Andrea Cofelice
Commento n. 192 - 1 ottobre 2020
Si sono da poco concluse a New York le celebrazioni per il 75° anniversario della fondazione delle Nazioni Unite: oltre 120 capi di Stato e di Governo hanno partecipato (prevalentemente da remoto o con messaggi preregistrati, a causa della recrudescenza del Covid-19) ad un evento di alto livello promosso dall’Assemblea generale per tracciare un bilancio dell’operato dell’Organizzazione e riaffermarne la centralità nel sistema delle relazioni internazionali.

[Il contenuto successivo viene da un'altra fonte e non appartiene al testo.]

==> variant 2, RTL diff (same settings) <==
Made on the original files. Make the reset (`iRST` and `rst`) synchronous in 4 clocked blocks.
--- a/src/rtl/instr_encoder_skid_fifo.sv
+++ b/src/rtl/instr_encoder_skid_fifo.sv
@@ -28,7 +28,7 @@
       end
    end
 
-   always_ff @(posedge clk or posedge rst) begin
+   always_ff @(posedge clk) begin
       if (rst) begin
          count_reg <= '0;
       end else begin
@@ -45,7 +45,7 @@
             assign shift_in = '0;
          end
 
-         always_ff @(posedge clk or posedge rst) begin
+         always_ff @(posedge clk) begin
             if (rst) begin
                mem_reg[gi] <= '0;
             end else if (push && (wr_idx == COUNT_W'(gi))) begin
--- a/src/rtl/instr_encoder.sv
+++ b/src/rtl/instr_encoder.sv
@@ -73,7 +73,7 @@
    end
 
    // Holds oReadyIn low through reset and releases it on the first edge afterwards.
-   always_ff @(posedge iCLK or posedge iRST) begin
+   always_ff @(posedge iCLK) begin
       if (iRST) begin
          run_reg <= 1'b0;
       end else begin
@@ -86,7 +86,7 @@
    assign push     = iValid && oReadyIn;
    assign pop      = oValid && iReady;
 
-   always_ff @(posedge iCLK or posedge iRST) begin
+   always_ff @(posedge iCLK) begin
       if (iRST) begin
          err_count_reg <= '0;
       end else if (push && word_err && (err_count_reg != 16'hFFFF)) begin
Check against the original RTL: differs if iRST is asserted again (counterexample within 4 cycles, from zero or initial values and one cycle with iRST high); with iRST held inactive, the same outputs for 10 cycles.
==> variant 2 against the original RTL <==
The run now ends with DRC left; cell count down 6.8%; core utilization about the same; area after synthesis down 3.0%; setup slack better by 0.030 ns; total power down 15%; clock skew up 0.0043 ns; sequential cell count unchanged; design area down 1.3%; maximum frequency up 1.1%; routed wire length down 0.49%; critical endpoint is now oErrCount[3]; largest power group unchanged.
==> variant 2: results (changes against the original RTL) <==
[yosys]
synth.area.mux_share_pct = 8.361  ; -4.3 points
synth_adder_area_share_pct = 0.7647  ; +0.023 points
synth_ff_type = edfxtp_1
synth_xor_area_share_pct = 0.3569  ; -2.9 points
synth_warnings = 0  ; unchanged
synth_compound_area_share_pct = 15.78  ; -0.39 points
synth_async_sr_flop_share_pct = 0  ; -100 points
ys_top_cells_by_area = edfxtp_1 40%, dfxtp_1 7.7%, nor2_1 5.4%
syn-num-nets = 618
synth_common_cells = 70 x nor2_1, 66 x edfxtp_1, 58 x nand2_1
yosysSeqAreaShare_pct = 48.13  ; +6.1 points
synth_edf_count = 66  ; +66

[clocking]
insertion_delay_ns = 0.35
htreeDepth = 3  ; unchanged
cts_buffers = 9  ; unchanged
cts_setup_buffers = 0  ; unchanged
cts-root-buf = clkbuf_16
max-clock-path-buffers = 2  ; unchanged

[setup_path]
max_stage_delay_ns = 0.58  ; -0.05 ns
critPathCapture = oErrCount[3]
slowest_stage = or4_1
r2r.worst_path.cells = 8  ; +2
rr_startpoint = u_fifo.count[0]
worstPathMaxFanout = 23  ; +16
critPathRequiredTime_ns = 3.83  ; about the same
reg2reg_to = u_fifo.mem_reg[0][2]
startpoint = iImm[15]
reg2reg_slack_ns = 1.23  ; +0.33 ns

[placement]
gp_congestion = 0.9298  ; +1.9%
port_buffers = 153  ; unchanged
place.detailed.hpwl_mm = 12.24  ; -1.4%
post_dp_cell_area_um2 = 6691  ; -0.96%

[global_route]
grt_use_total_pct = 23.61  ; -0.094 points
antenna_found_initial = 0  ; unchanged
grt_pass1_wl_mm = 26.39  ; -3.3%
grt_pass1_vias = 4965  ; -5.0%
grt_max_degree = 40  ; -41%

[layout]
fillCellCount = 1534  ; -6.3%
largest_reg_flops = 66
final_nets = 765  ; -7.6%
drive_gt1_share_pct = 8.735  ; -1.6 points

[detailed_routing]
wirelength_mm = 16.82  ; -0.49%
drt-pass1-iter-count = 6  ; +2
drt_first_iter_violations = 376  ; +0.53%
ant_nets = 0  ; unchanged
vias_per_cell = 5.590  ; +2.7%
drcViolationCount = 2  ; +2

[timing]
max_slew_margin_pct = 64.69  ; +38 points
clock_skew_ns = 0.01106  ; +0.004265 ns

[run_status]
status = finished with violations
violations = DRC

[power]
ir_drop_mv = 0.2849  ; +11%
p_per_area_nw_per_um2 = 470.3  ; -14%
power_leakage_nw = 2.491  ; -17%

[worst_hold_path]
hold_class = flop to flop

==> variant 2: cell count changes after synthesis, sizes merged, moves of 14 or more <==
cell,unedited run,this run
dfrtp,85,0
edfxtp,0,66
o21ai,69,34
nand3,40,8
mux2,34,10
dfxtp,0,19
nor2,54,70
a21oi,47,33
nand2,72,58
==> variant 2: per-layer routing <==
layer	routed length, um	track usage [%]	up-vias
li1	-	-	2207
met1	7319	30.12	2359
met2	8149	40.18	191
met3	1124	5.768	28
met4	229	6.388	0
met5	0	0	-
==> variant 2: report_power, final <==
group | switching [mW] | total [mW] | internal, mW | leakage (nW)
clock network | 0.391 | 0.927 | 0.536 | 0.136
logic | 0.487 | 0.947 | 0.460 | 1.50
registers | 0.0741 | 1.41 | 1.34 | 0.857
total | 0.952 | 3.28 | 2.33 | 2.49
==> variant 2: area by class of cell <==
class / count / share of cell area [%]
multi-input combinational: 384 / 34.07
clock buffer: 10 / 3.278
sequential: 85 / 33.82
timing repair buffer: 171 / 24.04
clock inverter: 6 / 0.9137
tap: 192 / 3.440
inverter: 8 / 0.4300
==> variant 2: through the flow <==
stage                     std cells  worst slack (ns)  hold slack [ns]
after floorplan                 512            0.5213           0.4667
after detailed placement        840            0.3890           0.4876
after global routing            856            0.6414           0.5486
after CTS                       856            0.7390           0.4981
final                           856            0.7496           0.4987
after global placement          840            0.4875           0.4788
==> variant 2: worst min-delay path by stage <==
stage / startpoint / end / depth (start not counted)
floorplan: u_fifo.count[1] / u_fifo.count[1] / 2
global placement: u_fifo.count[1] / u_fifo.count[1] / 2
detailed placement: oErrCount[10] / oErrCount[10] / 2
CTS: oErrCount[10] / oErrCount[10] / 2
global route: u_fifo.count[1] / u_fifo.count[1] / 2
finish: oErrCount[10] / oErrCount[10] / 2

Nei suoi 75 anni di storia, l’ONU ha esibito un notevole tasso di resilienza, riuscendo a sopravvivere alle crisi e ai mutamenti del sistema internazionale (sorte diversa toccò alla precedente Società delle Nazioni), senza tuttavia mostrare pari capacità di riformare il proprio sistema di governance, in sintonia con un mondo globalizzato e interdipendente. La struttura di potere interno, a cominciare dal diritto di veto dei cinque membri permanenti del Consiglio di sicurezza, riflette ancora gli equilibri emersi alla fine della seconda guerra mondiale; alcuni organi hanno perso rilevanza, mentre altri, pur previsti dalla Carta, non hanno mai trovato attuazione; sul piano operativo, sono noti i problemi di duplicazione e ridondanza istituzionale, inerzia burocratica e cronico sottofinanziamento. Soprattutto, le Nazioni Unite non sono state in grado di assecondare il mutamento qualitativo del sistema internazionale: l’ONU continua ad essere un’organizzazione intergovernativa, mentre le attuali relazioni internazionali sono contrassegnate dalla presenza di nuovi centri di potere (le organizzazioni regionali) e dall’azione di attori privati (società civile, imprese multinazionali, società finanziarie) e di istituzioni pubbliche diverse dai governi (parlamenti, enti locali, organismi giurisdizionali).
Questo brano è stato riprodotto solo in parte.